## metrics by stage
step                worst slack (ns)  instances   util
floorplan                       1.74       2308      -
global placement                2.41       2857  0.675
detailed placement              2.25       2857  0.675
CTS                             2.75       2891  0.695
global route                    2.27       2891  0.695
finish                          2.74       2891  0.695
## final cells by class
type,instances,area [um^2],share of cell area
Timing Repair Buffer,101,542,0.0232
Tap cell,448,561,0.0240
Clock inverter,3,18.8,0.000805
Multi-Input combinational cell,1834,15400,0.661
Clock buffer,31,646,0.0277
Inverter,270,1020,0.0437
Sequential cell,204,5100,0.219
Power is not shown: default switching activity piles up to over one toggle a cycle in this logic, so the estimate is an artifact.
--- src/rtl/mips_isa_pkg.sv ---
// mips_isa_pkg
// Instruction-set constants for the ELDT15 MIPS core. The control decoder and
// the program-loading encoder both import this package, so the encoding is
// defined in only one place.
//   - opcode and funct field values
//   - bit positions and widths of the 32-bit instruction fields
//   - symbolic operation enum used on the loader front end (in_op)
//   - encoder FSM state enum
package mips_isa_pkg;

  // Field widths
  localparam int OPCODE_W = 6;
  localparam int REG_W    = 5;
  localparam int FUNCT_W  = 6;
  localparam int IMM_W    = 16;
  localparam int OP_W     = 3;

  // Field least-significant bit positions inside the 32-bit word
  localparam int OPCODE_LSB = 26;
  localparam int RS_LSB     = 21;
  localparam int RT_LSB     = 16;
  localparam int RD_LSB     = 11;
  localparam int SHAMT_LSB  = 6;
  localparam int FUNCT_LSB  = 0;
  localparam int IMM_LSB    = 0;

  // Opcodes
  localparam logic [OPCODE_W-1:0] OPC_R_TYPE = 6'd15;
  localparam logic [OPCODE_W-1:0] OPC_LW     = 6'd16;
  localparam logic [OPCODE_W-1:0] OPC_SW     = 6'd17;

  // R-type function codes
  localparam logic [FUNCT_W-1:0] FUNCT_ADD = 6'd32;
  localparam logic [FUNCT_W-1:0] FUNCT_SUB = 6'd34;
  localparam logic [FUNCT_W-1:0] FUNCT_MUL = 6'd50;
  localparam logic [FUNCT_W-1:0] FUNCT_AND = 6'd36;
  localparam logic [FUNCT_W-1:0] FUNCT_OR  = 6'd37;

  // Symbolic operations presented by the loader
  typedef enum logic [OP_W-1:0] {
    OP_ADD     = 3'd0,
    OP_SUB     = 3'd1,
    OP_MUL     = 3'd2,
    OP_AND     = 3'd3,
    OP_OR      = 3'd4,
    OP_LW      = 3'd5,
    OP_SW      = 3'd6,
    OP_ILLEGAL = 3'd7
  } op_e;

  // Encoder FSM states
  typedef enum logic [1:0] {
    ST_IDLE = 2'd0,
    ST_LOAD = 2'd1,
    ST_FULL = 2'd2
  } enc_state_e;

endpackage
━━━━━━━━━━━━━━━━━━━━━━━━━━━━━━
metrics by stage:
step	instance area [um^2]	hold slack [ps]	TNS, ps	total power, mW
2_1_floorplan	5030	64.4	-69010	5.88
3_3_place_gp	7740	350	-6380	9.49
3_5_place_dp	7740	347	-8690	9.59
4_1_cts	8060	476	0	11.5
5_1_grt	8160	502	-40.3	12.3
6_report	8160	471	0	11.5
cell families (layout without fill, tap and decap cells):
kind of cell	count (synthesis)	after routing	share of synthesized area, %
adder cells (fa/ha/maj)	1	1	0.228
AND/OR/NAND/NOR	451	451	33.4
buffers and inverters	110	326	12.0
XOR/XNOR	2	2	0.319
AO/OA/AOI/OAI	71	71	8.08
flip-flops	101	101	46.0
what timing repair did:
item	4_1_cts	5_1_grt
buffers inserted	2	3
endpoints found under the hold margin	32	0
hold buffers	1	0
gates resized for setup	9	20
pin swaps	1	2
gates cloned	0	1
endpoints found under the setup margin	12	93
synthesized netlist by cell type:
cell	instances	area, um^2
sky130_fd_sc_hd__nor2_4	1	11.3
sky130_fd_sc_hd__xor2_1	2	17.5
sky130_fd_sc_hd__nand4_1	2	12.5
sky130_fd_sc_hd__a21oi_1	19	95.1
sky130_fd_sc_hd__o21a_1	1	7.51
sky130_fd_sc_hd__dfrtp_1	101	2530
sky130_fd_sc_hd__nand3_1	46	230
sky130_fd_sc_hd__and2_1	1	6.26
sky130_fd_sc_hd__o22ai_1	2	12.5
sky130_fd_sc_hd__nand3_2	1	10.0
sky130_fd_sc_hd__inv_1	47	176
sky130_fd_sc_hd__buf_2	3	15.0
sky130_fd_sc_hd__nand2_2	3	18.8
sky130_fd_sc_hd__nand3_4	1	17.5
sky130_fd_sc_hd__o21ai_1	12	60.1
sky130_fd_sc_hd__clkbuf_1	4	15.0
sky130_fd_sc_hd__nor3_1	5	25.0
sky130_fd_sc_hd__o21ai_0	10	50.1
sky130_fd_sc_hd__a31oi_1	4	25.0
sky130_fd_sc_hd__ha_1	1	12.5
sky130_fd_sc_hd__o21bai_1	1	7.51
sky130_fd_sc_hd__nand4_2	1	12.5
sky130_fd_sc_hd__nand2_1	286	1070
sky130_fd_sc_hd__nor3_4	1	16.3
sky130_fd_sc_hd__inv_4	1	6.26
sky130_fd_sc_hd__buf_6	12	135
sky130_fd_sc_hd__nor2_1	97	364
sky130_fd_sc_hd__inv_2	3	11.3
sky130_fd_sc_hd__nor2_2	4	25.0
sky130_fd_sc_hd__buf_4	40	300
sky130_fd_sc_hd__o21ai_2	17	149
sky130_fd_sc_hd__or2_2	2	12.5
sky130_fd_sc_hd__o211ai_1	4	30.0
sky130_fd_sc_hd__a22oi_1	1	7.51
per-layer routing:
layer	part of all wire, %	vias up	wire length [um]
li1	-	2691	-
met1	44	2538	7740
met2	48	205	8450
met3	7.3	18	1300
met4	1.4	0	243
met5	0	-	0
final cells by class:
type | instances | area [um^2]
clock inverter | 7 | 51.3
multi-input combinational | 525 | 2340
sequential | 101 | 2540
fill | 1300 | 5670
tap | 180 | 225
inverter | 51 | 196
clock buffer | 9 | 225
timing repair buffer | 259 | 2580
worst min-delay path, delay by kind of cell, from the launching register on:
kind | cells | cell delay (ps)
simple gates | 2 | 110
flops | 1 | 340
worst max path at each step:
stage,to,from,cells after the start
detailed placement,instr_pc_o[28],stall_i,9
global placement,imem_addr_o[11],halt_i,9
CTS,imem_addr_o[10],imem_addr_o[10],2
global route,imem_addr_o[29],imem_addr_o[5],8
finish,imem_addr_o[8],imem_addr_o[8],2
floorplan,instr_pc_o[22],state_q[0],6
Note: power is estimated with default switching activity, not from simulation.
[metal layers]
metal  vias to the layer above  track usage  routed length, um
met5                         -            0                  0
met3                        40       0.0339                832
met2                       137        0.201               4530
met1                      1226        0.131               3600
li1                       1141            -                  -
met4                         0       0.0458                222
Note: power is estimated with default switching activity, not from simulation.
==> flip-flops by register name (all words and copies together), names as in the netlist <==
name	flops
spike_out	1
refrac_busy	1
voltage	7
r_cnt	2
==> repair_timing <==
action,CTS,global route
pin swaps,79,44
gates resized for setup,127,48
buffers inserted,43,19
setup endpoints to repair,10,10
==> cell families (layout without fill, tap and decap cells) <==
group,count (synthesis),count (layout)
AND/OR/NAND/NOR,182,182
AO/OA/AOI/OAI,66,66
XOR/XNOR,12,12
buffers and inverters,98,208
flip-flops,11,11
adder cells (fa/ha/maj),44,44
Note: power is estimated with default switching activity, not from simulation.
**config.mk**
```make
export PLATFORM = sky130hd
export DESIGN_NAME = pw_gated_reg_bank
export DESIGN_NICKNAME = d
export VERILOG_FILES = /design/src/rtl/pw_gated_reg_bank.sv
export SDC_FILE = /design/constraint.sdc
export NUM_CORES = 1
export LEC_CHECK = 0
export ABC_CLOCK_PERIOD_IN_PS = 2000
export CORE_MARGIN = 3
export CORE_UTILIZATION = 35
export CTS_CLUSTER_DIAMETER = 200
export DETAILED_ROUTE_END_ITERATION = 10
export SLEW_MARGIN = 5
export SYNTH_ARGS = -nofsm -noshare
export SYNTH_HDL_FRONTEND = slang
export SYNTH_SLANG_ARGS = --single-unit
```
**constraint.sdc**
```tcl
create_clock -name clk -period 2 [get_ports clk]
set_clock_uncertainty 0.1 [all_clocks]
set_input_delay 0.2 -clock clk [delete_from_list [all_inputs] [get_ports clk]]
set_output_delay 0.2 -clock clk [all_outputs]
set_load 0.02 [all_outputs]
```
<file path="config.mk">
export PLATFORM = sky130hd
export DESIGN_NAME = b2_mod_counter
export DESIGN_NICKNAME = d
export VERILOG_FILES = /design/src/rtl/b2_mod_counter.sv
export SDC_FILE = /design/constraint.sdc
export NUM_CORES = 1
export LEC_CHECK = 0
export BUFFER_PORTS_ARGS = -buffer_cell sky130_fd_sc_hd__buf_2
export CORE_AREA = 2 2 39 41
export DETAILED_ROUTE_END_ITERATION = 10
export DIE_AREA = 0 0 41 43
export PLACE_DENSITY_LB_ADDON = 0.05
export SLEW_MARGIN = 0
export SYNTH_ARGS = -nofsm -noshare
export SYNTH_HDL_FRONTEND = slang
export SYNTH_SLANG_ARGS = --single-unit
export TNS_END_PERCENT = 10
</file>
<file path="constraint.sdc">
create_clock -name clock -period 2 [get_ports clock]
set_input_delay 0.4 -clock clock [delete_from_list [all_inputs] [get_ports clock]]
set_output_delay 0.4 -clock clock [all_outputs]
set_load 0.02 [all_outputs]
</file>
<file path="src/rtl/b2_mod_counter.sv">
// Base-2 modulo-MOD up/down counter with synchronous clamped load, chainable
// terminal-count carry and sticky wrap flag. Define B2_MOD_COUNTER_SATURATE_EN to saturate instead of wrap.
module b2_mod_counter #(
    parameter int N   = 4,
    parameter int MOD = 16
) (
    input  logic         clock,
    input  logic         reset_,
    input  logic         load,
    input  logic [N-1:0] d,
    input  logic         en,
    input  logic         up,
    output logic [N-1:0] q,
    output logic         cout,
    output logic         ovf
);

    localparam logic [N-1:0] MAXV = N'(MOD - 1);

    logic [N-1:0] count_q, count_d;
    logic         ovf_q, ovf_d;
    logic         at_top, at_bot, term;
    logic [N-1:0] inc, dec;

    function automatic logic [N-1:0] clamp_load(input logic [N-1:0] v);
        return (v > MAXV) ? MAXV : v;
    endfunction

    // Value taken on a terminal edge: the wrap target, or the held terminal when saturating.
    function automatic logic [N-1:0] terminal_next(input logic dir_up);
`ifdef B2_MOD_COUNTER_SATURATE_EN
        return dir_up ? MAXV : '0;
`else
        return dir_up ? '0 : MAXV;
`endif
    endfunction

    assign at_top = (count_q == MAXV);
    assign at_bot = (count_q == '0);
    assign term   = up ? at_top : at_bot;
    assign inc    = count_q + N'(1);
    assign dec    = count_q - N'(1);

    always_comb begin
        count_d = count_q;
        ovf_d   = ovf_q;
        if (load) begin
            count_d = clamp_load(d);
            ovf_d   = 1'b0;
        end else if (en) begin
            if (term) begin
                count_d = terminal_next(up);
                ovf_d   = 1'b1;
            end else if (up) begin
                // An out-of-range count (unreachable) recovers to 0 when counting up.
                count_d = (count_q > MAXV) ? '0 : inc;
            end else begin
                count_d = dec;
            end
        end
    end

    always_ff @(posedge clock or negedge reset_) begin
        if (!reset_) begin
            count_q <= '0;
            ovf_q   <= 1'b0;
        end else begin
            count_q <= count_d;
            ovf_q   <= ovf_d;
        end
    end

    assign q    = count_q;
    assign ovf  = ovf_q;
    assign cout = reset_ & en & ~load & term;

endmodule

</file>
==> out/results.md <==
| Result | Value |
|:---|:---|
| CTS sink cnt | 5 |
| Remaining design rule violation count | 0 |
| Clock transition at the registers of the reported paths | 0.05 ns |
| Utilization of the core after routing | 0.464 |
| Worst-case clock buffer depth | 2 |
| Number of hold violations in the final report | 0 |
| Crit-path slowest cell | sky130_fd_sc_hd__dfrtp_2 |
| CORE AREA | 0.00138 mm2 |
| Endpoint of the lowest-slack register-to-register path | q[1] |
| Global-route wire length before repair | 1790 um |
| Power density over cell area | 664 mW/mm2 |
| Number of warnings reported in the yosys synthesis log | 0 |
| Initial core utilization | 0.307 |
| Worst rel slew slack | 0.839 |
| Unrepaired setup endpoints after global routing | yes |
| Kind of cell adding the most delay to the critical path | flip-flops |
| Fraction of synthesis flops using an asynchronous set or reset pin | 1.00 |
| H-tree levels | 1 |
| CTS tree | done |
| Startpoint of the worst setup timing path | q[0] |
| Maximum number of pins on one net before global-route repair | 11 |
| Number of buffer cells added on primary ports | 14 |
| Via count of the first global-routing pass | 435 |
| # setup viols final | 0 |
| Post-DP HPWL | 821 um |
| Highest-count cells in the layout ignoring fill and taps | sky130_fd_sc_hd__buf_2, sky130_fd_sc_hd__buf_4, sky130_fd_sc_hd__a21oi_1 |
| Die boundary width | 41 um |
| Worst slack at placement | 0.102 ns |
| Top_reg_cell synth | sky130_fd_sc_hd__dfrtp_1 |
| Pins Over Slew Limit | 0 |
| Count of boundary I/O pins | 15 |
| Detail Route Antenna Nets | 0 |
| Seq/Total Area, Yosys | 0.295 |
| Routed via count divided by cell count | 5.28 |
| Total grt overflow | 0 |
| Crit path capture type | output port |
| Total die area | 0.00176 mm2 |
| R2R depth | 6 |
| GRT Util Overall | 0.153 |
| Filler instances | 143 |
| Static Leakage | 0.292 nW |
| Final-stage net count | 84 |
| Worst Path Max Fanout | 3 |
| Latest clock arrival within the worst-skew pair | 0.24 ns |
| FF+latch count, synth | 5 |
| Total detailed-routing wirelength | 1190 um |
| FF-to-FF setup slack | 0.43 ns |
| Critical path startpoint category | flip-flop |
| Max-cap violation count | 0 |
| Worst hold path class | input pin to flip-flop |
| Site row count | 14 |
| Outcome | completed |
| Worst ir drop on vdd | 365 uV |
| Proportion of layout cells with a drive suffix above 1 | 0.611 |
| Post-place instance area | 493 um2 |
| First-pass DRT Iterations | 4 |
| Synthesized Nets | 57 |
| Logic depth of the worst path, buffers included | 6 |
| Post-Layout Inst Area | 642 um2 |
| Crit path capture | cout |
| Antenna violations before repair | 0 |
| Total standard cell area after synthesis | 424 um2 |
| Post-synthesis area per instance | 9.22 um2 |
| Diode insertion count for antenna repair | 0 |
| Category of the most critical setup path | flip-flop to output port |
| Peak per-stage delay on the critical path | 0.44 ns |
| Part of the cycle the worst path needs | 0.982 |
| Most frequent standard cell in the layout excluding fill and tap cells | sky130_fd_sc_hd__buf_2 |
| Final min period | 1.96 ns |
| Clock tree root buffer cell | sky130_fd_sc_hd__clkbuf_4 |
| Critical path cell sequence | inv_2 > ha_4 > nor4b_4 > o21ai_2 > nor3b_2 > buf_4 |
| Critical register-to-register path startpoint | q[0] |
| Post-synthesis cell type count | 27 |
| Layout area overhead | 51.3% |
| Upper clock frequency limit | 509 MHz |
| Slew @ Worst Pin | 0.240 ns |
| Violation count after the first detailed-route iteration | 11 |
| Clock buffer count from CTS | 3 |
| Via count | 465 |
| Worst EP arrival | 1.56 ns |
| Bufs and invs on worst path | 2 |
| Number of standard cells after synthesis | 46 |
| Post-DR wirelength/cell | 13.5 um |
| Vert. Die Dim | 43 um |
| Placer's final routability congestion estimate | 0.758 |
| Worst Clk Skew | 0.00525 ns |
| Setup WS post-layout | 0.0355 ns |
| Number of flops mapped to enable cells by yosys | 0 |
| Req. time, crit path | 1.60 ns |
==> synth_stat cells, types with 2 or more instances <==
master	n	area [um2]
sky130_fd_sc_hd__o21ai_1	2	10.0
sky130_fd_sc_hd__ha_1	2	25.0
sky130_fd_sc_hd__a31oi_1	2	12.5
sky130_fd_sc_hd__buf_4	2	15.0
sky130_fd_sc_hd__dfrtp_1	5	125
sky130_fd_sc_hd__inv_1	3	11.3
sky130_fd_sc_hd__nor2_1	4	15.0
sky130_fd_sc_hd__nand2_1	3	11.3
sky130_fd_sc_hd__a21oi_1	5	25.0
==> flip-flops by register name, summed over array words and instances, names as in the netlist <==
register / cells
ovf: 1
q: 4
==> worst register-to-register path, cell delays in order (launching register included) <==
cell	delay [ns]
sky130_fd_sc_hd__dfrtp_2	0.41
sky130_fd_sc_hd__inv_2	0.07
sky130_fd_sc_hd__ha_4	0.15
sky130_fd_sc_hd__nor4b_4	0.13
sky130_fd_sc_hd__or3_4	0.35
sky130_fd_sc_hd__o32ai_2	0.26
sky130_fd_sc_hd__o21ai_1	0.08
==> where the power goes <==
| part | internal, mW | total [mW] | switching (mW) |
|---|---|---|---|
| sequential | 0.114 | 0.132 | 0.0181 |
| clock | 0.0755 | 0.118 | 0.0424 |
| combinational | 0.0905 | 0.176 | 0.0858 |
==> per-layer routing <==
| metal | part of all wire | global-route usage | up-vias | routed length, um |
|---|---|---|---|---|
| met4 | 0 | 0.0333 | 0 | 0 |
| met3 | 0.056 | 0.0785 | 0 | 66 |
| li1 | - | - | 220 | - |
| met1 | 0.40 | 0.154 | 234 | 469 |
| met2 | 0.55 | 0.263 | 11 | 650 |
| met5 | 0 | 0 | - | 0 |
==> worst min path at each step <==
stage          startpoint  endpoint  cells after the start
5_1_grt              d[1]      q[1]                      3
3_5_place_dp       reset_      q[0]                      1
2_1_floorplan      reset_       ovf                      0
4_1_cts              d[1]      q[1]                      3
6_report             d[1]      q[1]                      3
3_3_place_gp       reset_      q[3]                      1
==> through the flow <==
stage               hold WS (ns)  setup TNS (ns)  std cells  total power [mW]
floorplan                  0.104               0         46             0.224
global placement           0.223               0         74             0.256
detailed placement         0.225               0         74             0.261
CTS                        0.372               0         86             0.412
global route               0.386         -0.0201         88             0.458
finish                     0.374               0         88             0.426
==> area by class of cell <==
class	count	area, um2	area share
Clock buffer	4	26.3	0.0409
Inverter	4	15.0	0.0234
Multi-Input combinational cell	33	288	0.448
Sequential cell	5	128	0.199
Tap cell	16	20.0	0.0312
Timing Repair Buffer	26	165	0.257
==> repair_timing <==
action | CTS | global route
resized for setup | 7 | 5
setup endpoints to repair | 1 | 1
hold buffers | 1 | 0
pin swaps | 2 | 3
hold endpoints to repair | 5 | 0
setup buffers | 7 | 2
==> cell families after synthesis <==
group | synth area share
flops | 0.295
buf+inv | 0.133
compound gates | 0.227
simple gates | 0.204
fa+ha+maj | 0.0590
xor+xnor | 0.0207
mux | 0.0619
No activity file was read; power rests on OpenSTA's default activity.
━━━━━━━━━━━━━━━━━━━━━━━━━━━━━━
What needs to be done:
Write out, from the lines above, only those from the line with "buffers inserted,43,19" to the line with "adder cells (fa/ha/maj),44,44", exactly as given, including the first and the last.

Worked solution:
buffers inserted,43,19
setup endpoints to repair,10,10
==> cell families (layout without fill, tap and decap cells) <==
group,count (synthesis),count (layout)
AND/OR/NAND/NOR,182,182
AO/OA/AOI/OAI,66,66
XOR/XNOR,12,12
buffers and inverters,98,208
flip-flops,11,11
adder cells (fa/ha/maj),44,44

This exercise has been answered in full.